(Collected data)

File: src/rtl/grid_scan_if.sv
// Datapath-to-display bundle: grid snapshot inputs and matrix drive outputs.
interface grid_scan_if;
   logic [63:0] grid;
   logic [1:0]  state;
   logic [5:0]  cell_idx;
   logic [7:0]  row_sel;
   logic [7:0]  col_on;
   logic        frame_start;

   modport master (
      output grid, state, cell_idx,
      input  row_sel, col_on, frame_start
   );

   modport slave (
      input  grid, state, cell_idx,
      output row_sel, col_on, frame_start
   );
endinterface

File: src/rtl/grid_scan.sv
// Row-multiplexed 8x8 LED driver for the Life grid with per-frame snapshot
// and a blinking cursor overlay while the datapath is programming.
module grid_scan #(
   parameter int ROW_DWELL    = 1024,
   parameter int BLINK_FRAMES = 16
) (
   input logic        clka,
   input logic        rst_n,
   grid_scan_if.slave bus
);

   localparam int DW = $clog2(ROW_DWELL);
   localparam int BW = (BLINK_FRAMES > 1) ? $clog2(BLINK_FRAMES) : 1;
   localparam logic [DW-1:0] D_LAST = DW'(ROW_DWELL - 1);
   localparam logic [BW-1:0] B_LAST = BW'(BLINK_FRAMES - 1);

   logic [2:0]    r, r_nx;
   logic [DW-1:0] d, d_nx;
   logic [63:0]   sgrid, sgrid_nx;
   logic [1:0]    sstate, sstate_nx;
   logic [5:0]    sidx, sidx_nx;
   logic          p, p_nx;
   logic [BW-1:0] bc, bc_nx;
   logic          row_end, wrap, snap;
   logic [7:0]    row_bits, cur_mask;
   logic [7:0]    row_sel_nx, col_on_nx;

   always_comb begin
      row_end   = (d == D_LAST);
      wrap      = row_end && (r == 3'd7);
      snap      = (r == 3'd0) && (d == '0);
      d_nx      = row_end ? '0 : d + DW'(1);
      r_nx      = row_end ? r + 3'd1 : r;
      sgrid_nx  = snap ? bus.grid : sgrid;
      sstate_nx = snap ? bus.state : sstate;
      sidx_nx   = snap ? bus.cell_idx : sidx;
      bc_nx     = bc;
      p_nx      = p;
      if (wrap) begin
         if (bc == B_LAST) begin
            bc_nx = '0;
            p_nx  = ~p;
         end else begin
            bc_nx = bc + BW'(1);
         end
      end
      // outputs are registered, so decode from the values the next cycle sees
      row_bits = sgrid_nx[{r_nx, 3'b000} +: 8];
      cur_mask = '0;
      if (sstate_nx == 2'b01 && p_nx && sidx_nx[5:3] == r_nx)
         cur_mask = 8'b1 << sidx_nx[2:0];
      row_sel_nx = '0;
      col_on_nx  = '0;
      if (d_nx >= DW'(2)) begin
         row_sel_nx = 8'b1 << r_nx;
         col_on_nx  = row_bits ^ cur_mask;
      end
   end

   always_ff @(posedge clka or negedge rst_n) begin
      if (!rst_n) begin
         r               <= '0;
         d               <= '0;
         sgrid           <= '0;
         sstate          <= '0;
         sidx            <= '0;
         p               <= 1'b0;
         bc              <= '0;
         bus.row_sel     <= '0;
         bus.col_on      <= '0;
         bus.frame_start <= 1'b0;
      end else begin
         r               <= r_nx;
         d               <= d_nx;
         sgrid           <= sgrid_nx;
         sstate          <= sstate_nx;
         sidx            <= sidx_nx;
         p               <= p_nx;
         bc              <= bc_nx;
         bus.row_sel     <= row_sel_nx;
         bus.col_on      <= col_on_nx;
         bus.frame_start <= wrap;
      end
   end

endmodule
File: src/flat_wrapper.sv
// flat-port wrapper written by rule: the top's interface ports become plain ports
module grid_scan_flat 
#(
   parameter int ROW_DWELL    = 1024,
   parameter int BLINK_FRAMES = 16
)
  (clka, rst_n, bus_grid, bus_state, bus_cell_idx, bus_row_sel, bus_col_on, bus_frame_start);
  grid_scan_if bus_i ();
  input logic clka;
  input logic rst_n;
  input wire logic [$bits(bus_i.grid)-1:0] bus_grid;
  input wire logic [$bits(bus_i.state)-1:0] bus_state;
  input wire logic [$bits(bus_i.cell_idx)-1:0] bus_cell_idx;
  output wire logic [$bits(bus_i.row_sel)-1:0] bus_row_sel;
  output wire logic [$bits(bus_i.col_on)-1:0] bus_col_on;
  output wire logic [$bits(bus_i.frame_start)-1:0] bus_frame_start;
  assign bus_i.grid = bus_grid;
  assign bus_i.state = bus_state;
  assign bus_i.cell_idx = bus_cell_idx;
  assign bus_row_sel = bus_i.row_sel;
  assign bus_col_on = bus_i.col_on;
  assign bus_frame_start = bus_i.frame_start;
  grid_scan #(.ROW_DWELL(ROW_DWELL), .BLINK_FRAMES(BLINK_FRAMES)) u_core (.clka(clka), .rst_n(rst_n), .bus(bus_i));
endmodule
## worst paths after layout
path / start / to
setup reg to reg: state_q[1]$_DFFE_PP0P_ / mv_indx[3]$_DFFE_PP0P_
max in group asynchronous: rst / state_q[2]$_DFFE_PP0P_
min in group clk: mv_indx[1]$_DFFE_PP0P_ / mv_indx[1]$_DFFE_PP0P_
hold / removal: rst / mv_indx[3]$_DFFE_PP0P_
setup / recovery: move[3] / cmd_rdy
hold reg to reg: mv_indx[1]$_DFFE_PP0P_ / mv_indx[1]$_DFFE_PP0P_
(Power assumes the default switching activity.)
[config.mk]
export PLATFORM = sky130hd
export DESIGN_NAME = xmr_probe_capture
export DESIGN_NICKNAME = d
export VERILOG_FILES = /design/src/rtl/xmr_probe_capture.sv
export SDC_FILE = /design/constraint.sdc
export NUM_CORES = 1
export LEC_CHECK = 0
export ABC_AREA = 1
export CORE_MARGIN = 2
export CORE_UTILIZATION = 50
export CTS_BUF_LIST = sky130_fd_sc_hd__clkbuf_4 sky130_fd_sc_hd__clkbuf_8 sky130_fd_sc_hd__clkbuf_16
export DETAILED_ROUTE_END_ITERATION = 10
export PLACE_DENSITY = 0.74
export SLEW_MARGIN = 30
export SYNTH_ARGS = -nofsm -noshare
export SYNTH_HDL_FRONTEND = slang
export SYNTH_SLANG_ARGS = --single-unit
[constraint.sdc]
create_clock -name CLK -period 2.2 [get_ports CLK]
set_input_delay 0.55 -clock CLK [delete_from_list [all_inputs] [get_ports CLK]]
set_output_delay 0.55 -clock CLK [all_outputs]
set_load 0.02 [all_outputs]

Task details:
Tally the lines of the records that contain "slave", then write only the total.

Answer below:
2